I did an informal self-experiment comparing citrulline malate (2:1 ratio) to pure L-Citrulline over two 6-week training blocks with the same program, diet, and sleep schedule.
Phase 1 -- Citrulline Malate (8g pre-workout): This delivers approximately 5.3g of actual citrulline and 2.7g of malic acid. The pump and endurance effects were solid. I got the fuller muscles, the extra rep or two, the enhanced vascularity that people report. Taste was more sour than I expected -- the malic acid gives it a tart, almost candy-sour quality that some might find unpleasant. I experienced mild stomach gurgling on two occasions, both on leg days when I was also pushing high volume.
Phase 2 -- Pure L-Citrulline (6g pre-workout): After a 2-week washout, I switched to 6g of pure L-Citrulline. This delivers more actual citrulline than the 8g of citrulline malate. The taste was milder -- slightly sour but much more neutral. The pump and endurance effects were, to my honest assessment, indistinguishable from the citrulline malate phase. If anything, the pump was marginally better, which makes sense because I was getting more citrulline per dose. The stomach issues did not recur.

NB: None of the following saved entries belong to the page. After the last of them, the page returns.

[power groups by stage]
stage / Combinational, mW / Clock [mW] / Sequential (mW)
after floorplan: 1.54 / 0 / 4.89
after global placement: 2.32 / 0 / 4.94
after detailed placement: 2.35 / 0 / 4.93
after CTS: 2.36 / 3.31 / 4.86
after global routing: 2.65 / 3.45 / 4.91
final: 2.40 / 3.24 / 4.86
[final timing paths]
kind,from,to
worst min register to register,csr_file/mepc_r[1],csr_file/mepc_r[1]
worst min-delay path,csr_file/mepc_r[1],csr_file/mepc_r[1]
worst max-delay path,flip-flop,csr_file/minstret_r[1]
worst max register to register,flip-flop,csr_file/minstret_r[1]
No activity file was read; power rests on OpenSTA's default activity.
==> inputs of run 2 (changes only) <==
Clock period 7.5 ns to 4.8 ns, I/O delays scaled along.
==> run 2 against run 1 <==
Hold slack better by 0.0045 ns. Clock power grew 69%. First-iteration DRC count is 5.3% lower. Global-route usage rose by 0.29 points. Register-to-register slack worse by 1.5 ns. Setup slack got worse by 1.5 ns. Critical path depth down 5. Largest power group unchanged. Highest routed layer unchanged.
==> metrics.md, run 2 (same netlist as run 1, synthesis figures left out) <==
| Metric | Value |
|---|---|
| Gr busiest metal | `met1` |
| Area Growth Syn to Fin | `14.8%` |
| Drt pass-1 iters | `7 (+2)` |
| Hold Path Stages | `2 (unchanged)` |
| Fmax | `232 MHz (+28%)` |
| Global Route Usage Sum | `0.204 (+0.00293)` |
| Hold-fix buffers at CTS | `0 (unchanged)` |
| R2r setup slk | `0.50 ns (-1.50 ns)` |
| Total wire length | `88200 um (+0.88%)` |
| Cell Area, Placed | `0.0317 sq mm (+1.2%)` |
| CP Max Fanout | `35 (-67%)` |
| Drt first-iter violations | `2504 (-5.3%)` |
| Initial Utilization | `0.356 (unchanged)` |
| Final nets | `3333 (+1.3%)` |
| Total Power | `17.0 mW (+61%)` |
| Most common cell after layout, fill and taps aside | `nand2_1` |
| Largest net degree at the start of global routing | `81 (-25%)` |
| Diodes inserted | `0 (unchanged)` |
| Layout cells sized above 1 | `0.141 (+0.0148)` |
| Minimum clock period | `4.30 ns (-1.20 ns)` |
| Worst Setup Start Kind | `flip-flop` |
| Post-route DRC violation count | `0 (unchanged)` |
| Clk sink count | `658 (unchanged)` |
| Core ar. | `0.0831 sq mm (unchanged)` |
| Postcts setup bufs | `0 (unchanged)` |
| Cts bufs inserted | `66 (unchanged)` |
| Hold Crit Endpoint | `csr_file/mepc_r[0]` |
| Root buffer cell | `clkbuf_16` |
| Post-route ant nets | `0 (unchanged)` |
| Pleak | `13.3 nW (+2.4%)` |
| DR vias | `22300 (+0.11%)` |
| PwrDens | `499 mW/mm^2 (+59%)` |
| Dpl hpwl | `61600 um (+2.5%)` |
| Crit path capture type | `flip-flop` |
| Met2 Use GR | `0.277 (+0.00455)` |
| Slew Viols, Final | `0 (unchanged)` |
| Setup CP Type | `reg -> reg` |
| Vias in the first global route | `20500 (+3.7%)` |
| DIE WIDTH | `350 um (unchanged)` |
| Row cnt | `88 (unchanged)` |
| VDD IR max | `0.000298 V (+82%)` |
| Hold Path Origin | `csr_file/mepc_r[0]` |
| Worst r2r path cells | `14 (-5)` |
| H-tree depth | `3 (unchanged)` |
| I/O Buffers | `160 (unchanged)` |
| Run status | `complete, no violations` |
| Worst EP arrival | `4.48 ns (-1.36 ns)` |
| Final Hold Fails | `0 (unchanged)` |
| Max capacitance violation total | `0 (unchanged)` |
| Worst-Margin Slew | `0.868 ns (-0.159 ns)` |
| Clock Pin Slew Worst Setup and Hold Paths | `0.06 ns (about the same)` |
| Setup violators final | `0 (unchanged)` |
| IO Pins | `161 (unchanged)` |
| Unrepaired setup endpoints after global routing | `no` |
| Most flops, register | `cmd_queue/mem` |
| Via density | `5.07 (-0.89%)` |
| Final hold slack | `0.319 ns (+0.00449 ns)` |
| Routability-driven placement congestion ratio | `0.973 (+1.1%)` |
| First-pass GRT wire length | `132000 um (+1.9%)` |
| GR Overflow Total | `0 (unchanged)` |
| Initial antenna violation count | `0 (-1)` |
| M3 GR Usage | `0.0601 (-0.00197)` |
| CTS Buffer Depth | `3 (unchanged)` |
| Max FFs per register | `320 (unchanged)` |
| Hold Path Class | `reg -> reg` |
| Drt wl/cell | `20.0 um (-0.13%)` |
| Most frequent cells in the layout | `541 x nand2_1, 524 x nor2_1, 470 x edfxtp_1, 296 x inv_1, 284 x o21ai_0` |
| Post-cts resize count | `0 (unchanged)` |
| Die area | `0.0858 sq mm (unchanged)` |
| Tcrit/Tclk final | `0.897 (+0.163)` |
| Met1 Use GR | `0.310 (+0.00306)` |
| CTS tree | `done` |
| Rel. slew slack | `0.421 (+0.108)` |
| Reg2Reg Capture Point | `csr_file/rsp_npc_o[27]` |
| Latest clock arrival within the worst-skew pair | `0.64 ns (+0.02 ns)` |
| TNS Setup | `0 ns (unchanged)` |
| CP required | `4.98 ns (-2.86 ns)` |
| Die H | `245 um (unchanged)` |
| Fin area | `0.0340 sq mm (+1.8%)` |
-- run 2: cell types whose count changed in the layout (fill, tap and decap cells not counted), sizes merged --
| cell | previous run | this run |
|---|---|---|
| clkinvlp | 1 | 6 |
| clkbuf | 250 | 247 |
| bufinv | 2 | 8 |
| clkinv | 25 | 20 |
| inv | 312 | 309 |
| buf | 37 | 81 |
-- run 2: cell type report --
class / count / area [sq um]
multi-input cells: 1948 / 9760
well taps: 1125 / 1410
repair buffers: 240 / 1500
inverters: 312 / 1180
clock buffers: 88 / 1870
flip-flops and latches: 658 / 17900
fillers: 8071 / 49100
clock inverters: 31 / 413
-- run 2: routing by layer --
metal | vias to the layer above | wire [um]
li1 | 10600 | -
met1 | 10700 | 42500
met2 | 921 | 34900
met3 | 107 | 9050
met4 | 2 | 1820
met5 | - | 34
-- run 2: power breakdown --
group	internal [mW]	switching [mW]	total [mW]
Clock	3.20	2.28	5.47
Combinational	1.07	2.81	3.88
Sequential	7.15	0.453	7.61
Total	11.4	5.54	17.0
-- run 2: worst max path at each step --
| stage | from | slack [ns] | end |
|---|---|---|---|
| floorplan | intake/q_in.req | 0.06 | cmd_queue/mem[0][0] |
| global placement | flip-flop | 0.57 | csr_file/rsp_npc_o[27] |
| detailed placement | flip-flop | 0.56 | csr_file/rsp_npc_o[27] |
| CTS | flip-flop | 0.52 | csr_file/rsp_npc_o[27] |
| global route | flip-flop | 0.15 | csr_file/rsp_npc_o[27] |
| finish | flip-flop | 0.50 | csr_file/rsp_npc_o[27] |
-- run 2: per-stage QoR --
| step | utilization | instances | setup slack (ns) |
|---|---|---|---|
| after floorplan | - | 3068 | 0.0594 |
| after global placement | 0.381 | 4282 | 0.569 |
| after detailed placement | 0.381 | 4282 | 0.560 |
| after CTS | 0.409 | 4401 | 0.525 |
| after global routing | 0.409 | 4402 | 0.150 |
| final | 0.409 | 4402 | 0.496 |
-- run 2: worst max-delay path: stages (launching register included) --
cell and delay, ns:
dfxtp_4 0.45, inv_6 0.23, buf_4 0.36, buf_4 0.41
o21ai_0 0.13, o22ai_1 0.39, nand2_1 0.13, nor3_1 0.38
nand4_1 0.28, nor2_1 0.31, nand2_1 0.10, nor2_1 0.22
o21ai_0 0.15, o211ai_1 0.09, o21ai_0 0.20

My conclusion matches what the recent clinical literature suggests: there is no meaningful performance advantage to citrulline malate over pure L-Citrulline at equivalent citrulline doses. The malate component does not appear to independently contribute to exercise performance in any perceptible way. Pure L-Citrulline is typically cheaper per gram of citrulline, has a more neutral taste, and is easier on the stomach.
The one scenario where citrulline malate might make sense is if you are buying a pre-formulated product where it is the only option. But if you are buying bulk powder (which you should be -- it is dramatically cheaper), go with pure L-Citrulline and dose at 6-8g.